(Saved entries)
########

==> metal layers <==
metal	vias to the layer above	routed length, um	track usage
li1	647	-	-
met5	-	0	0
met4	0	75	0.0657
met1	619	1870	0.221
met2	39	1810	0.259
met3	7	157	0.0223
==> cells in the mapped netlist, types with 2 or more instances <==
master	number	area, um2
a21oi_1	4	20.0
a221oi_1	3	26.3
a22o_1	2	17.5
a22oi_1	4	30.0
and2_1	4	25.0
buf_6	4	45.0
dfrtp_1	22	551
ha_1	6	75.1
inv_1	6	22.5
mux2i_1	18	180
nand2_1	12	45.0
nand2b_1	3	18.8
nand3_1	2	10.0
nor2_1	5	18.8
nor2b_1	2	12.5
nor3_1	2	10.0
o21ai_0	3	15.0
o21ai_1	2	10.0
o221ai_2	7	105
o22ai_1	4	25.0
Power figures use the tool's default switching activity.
**src/rtl/inst_axi_rd_bridge_if.sv**
```systemverilog
// Bus bundles for the instruction fetch bridge.
//   inst_sram_if : CPU fetch-side SRAM-like port (req / addr_ok / data_ok).
//                  master = fetch stage, slave = bridge.
//   axi_rd_if    : AXI4 read address + read data channels.
//                  master = bridge, slave = interconnect.

interface inst_sram_if;
  logic        inst_req;
  logic [1:0]  inst_size;
  logic [31:0] inst_addr;
  logic        inst_addr_ok;
  logic        inst_data_ok;
  logic [31:0] inst_rdata;
  logic        inst_rerr;

  modport master (
    output inst_req, inst_size, inst_addr,
    input  inst_addr_ok, inst_data_ok, inst_rdata, inst_rerr
  );

  modport slave (
    input  inst_req, inst_size, inst_addr,
    output inst_addr_ok, inst_data_ok, inst_rdata, inst_rerr
  );
endinterface

interface axi_rd_if;
  logic [3:0]  arid;
  logic [31:0] araddr;
  logic [7:0]  arlen;
  logic [2:0]  arsize;
  logic [1:0]  arburst;
  logic [1:0]  arlock;
  logic [3:0]  arcache;
  logic [2:0]  arprot;
  logic        arvalid;
  logic        arready;
  logic [3:0]  rid;
  logic [31:0] rdata;
  logic [1:0]  rresp;
  logic        rlast;
  logic        rvalid;
  logic        rready;

  modport master (
    output arid, araddr, arlen, arsize, arburst, arlock, arcache, arprot, arvalid,
    input  arready,
    input  rid, rdata, rresp, rlast, rvalid,
    output rready
  );

  modport slave (
    input  arid, araddr, arlen, arsize, arburst, arlock, arcache, arprot, arvalid,
    output arready,
    output rid, rdata, rresp, rlast, rvalid,
    input  rready
  );
endinterface

```
**src/rtl/inst_axi_rd_bridge.sv**
```systemverilog
// Instruction fetch bridge: turns each accepted SRAM-like fetch request into a
// single-beat AXI4 read and returns the data with a one-cycle data_ok pulse.
// One transaction outstanding at a time.
//
// state  | meaning
// -------+--------------------------------------------------------------
// IDLE   | ready for a fetch; addr_ok high, request latched on inst_req
// AR     | address phase; arvalid high until arready
// R      | data phase; rready high until rvalid, beat captured
// DONE   | data_ok (and rerr) pulse for one cycle, then back to IDLE

module inst_axi_rd_bridge #(
  parameter logic [3:0] ARID_VAL = 4'd0
) (
  input  logic      clk,
  input  logic      resetn,
  inst_sram_if.slave inst,
  axi_rd_if.master   axi
);

  localparam logic [1:0] S_IDLE = 2'd0;
  localparam logic [1:0] S_AR   = 2'd1;
  localparam logic [1:0] S_R    = 2'd2;
  localparam logic [1:0] S_DONE = 2'd3;

  logic [1:0]  state;
  logic [1:0]  state_nxt;
  logic [31:0] addr_r;
  logic [1:0]  size_r;
  logic [31:0] rdata_r;
  logic        err_r;

  // rid and rlast carry no information for single-beat, single-outstanding reads.
  logic unused_axi;
  assign unused_axi = &{1'b0, axi.rid, axi.rlast};

  // Next-state decode; handshakes only advance the FSM.
  always_comb begin
    state_nxt = state;
    case (state)
      S_IDLE:  if (inst.inst_req) state_nxt = S_AR;
      S_AR:    if (axi.arready)   state_nxt = S_R;
      S_R:     if (axi.rvalid)    state_nxt = S_DONE;
      S_DONE:  state_nxt = S_IDLE;
      default: state_nxt = S_IDLE;
    endcase
  end

  // State register.
  always_ff @(posedge clk) begin
    if (!resetn) state <= S_IDLE;
    else         state <= state_nxt;
  end

  // Request latch; held through AR so the address phase ignores inst_addr changes.
  always_ff @(posedge clk) begin
    if (!resetn) begin
      addr_r <= 32'd0;
      size_r <= 2'd0;
    end else if (state == S_IDLE && inst.inst_req) begin
      addr_r <= inst.inst_addr;
      size_r <= inst.inst_size;
    end
  end

  // Read beat capture; only the R-state beat is taken, early rvalid is ignored.
  always_ff @(posedge clk) begin
    if (!resetn) begin
      rdata_r <= 32'd0;
      err_r   <= 1'b0;
    end else if (state == S_R && axi.rvalid) begin
      rdata_r <= axi.rdata;
      err_r   <= (axi.rresp != 2'b00);
    end
  end

  // Outputs are pure state decodes or constants; no input-to-output path.
  assign inst.inst_addr_ok = (state == S_IDLE);
  assign inst.inst_data_ok = (state == S_DONE);
  assign inst.inst_rerr    = (state == S_DONE) & err_r;
  assign inst.inst_rdata   = rdata_r;

  assign axi.arid    = ARID_VAL;
  assign axi.araddr  = addr_r;
  assign axi.arlen   = 8'd0;
  assign axi.arsize  = {1'b0, size_r};
  assign axi.arburst = 2'b01;
  assign axi.arlock  = 2'b00;
  assign axi.arcache = 4'd0;
  assign axi.arprot  = 3'd0;
  assign axi.arvalid = (state == S_AR);
  assign axi.rready  = (state == S_R);

endmodule

```
**src/flat_wrapper.sv**
```systemverilog
// flat-port wrapper written by rule: the top's interface ports become plain ports
module inst_axi_rd_bridge_flat 
#(
  parameter logic [3:0] ARID_VAL = 4'd0
)
  (clk, resetn, inst_inst_req, inst_inst_size, inst_inst_addr, inst_inst_addr_ok, inst_inst_data_ok, inst_inst_rdata, inst_inst_rerr, axi_arid, axi_araddr, axi_arlen, axi_arsize, axi_arburst, axi_arlock, axi_arcache, axi_arprot, axi_arvalid, axi_arready, axi_rid, axi_rdata, axi_rresp, axi_rlast, axi_rvalid, axi_rready);
  inst_sram_if inst_i ();
  axi_rd_if axi_i ();
  input  logic clk;
  input  logic resetn;
  input wire logic [$bits(inst_i.inst_req)-1:0] inst_inst_req;
  input wire logic [$bits(inst_i.inst_size)-1:0] inst_inst_size;
  input wire logic [$bits(inst_i.inst_addr)-1:0] inst_inst_addr;
  output wire logic [$bits(inst_i.inst_addr_ok)-1:0] inst_inst_addr_ok;
  output wire logic [$bits(inst_i.inst_data_ok)-1:0] inst_inst_data_ok;
  output wire logic [$bits(inst_i.inst_rdata)-1:0] inst_inst_rdata;
  output wire logic [$bits(inst_i.inst_rerr)-1:0] inst_inst_rerr;
  output wire logic [$bits(axi_i.arid)-1:0] axi_arid;
  output wire logic [$bits(axi_i.araddr)-1:0] axi_araddr;
  output wire logic [$bits(axi_i.arlen)-1:0] axi_arlen;
  output wire logic [$bits(axi_i.arsize)-1:0] axi_arsize;
  output wire logic [$bits(axi_i.arburst)-1:0] axi_arburst;
  output wire logic [$bits(axi_i.arlock)-1:0] axi_arlock;
  output wire logic [$bits(axi_i.arcache)-1:0] axi_arcache;
  output wire logic [$bits(axi_i.arprot)-1:0] axi_arprot;
  output wire logic [$bits(axi_i.arvalid)-1:0] axi_arvalid;
  input wire logic [$bits(axi_i.arready)-1:0] axi_arready;
  input wire logic [$bits(axi_i.rid)-1:0] axi_rid;
  input wire logic [$bits(axi_i.rdata)-1:0] axi_rdata;
  input wire logic [$bits(axi_i.rresp)-1:0] axi_rresp;
  input wire logic [$bits(axi_i.rlast)-1:0] axi_rlast;
  input wire logic [$bits(axi_i.rvalid)-1:0] axi_rvalid;
  output wire logic [$bits(axi_i.rready)-1:0] axi_rready;
  assign inst_i.inst_req = inst_inst_req;
  assign inst_i.inst_size = inst_inst_size;
  assign inst_i.inst_addr = inst_inst_addr;
  assign inst_inst_addr_ok = inst_i.inst_addr_ok;
  assign inst_inst_data_ok = inst_i.inst_data_ok;
  assign inst_inst_rdata = inst_i.inst_rdata;
  assign inst_inst_rerr = inst_i.inst_rerr;
  assign axi_arid = axi_i.arid;
  assign axi_araddr = axi_i.araddr;
  assign axi_arlen = axi_i.arlen;
  assign axi_arsize = axi_i.arsize;
  assign axi_arburst = axi_i.arburst;
  assign axi_arlock = axi_i.arlock;
  assign axi_arcache = axi_i.arcache;
  assign axi_arprot = axi_i.arprot;
  assign axi_arvalid = axi_i.arvalid;
  assign axi_i.arready = axi_arready;
  assign axi_i.rid = axi_rid;
  assign axi_i.rdata = axi_rdata;
  assign axi_i.rresp = axi_rresp;
  assign axi_i.rlast = axi_rlast;
  assign axi_i.rvalid = axi_rvalid;
  assign axi_rready = axi_i.rready;
  inst_axi_rd_bridge #(.ARID_VAL(ARID_VAL)) u_core (.clk(clk), .resetn(resetn), .inst(inst_i), .axi(axi_i));
endmodule
```
### src/rtl/wave_display_pkg.sv
// Shared constants and types for the waveform display read path.
package wave_display_pkg;

  // Screen window geometry: 256 samples at 2 px each, 256 rows of amplitude.
  localparam int WIN_W       = 512;
  localparam int WIN_H       = 256;

  // Cycles from x/y presented to r/g/b valid (RAM read + output register).
  localparam int PIX_LATENCY = 2;

  localparam logic [23:0] TRACE_RGB_DEF = 24'hFFFFFF;
  localparam logic [23:0] GRID_RGB_DEF  = 24'h303030;

  typedef struct packed {
    logic [7:0] r;
    logic [7:0] g;
    logic [7:0] b;
  } rgb_t;

endpackage

### src/rtl/wave_trace_pipe.sv
// Two-stage alignment of window decode with RAM read data, plus the
// current/previous sample tracking and the lit decision for the trace.
module wave_trace_pipe (
  input  logic       clk,
  input  logic       reset,
  input  logic [8:0] addr,
  input  logic       in_win,
  input  logic [7:0] y_off,
  input  logic       first_col,
  input  logic       valid,
  input  logic [7:0] read_value,
  output logic       valid_q,
  output logic       lit_q
);

  logic [8:0] addr_s1, addr_s2;
  logic       in_win_s1, first_s1, valid_s1;
  logic [7:0] y_off_s1;
  logic [7:0] cur_s, prev_s;
  logic [7:0] cur_n, prev_n;
  logic [7:0] top_prev, top_cur, span_lo, span_hi;
  logic       lit_n;

  // Stage 1: hold the decode of the pixel whose RAM data arrives this cycle.
  // NOTE: clocked state uses non-blocking assignments so every flop samples
  // pre-edge values regardless of the order blocks are evaluated in.
  always_ff @(posedge clk or posedge reset) begin
    if (reset) begin
      addr_s1   <= '0;
      in_win_s1 <= 1'b0;
      y_off_s1  <= '0;
      first_s1  <= 1'b0;
      valid_s1  <= 1'b0;
    end else begin
      addr_s1   <= addr;
      in_win_s1 <= in_win;
      y_off_s1  <= y_off;
      first_s1  <= first_col;
      valid_s1  <= valid;
    end
  end

  // Advance the sample pair on a new address; the first column seeds both
  // samples with the same value so no segment is drawn from the previous row.
  // NOTE: every signal gets a default first so no path leaves it unassigned,
  // which would otherwise infer a latch.
  always_comb begin
    cur_n  = cur_s;
    prev_n = prev_s;
    if (first_s1) begin
      cur_n  = read_value;
      prev_n = read_value;
    end else if (addr_s1 != addr_s2) begin
      cur_n  = read_value;
      prev_n = cur_s;
    end
    // Sample 0 is at the bottom row, so row offset = 255 - sample.
    top_prev = 8'd255 - prev_n;
    top_cur  = 8'd255 - cur_n;
    span_lo  = (top_prev < top_cur) ? top_prev : top_cur;
    span_hi  = (top_prev < top_cur) ? top_cur  : top_prev;
    lit_n    = in_win_s1 && (y_off_s1 >= span_lo) && (y_off_s1 <= span_hi);
  end

  // Stage 2: registered sample pair and pixel result.
  always_ff @(posedge clk or posedge reset) begin
    if (reset) begin
      addr_s2 <= '0;
      cur_s   <= '0;
      prev_s  <= '0;
      valid_q <= 1'b0;
      lit_q   <= 1'b0;
    end else begin
      addr_s2 <= addr_s1;
      cur_s   <= cur_n;
      prev_s  <= prev_n;
      valid_q <= valid_s1;
      lit_q   <= lit_n;
    end
  end

endmodule

### src/rtl/wave_display.sv
// Read side of the double-buffered waveform RAM: maps scan coordinates to
// RAM addresses and renders the selected half-buffer as a connected trace.
// Optional background grid is enabled by defining WAVE_DISPLAY_GRID_EN.
module wave_display
  import wave_display_pkg::*;
#(
  parameter logic [10:0] X_START   = 11'd128,
  parameter logic [9:0]  Y_START   = 10'd256,
  parameter logic [23:0] TRACE_RGB = TRACE_RGB_DEF
`ifdef WAVE_DISPLAY_GRID_EN
  , parameter logic [23:0] GRID_RGB = GRID_RGB_DEF
`endif
) (
  input  logic        clk,
  input  logic        reset,
  input  logic [10:0] x,
  input  logic [9:0]  y,
  input  logic        valid,
  input  logic        read_index,
  input  logic [7:0]  read_value,
  output logic [8:0]  read_address,
  output logic        valid_pixel,
  output logic [7:0]  r,
  output logic [7:0]  g,
  output logic [7:0]  b,
  output logic        wave_display_idle
);

  localparam logic [11:0] X_END = {1'b0, X_START} + 12'(WIN_W);
  localparam logic [10:0] Y_END = {1'b0, Y_START} + 11'(WIN_H);

  logic [8:0] x_off;
  logic [7:0] y_off, sample_idx;
  logic       in_rows, in_win, first_col;
  logic       rd_idx_q, idle_q;
  logic       valid_q, lit_q;
  rgb_t       pix;

  // Window decode; offsets only need the bits inside the window.
  assign x_off      = 9'(x - X_START);
  assign y_off      = 8'(y - Y_START);
  assign in_rows    = (y >= Y_START) && ({1'b0, y} < Y_END);
  assign in_win     = valid && in_rows && (x >= X_START) && ({1'b0, x} < X_END);
  assign sample_idx = in_win ? x_off[8:1] : 8'd0;
  assign first_col  = in_win && (x_off == 9'd0);

  assign read_address = {rd_idx_q, sample_idx};

  // Buffer select only follows read_index between frames, so a swap can
  // never tear the trace mid-window.
  always_ff @(posedge clk or posedge reset) begin
    if (reset) begin
      idle_q   <= 1'b0;
      rd_idx_q <= 1'b0;
    end else begin
      idle_q <= valid && !in_rows;
      if (idle_q) rd_idx_q <= read_index;
    end
  end

  wave_trace_pipe u_trace (
    .clk        (clk),
    .reset      (reset),
    .addr       (read_address),
    .in_win     (in_win),
    .y_off      (y_off),
    .first_col  (first_col),
    .valid      (valid),
    .read_value (read_value),
    .valid_q    (valid_q),
    .lit_q      (lit_q)
  );

`ifdef WAVE_DISPLAY_GRID_EN
  logic grid_c, grid_s1, grid_s2;
  assign grid_c = in_win && ((x_off[4:0] == 5'd0) || (y_off[4:0] == 5'd0));

  // Delay the grid flag to line up with the trace pipeline.
  always_ff @(posedge clk or posedge reset) begin
    if (reset) begin
      grid_s1 <= 1'b0;
      grid_s2 <= 1'b0;
    end else begin
      grid_s1 <= grid_c;
      grid_s2 <= grid_s1;
    end
  end
`endif

  // Colour select from registered flags; the trace wins over the grid.
  always_comb begin
    pix = '0;
    if (lit_q) pix = TRACE_RGB;
`ifdef WAVE_DISPLAY_GRID_EN
    else if (grid_s2) pix = GRID_RGB;
`endif
  end

  assign r                 = pix.r;
  assign g                 = pix.g;
  assign b                 = pix.b;
  assign valid_pixel       = valid_q;
  assign wave_display_idle = idle_q;

endmodule
### config.mk
export PLATFORM = sky130hd
export DESIGN_NAME = wave_display
export DESIGN_NICKNAME = d
export VERILOG_FILES = /design/src/rtl/wave_display_pkg.sv /design/src/rtl/wave_trace_pipe.sv /design/src/rtl/wave_display.sv
export SDC_FILE = /design/constraint.sdc
export NUM_CORES = 1
export LEC_CHECK = 0
export CORE_UTILIZATION = 35
export CTS_CLUSTER_SIZE = 20
export DETAILED_ROUTE_END_ITERATION = 10
export GPL_ROUTABILITY_DRIVEN = 0
export PLACE_DENSITY = 0.67
export SYNTH_ARGS = -nofsm -noshare
export SYNTH_HDL_FRONTEND = slang
export SYNTH_SLANG_ARGS = --single-unit
### constraint.sdc
create_clock -name clk -period 12.9 [get_ports clk]
set_clock_uncertainty 0.1 [all_clocks]
set_input_delay 3.87 -clock clk [delete_from_list [all_inputs] [get_ports clk]]
set_output_delay 3.87 -clock clk [all_outputs]
set_load 0.005 [all_outputs]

########

- _ASSIGNMENT_
Above are the records; report how many of their lines hold the string "samples", with no other words.

- _SOLUTION TO THIS TASK_
3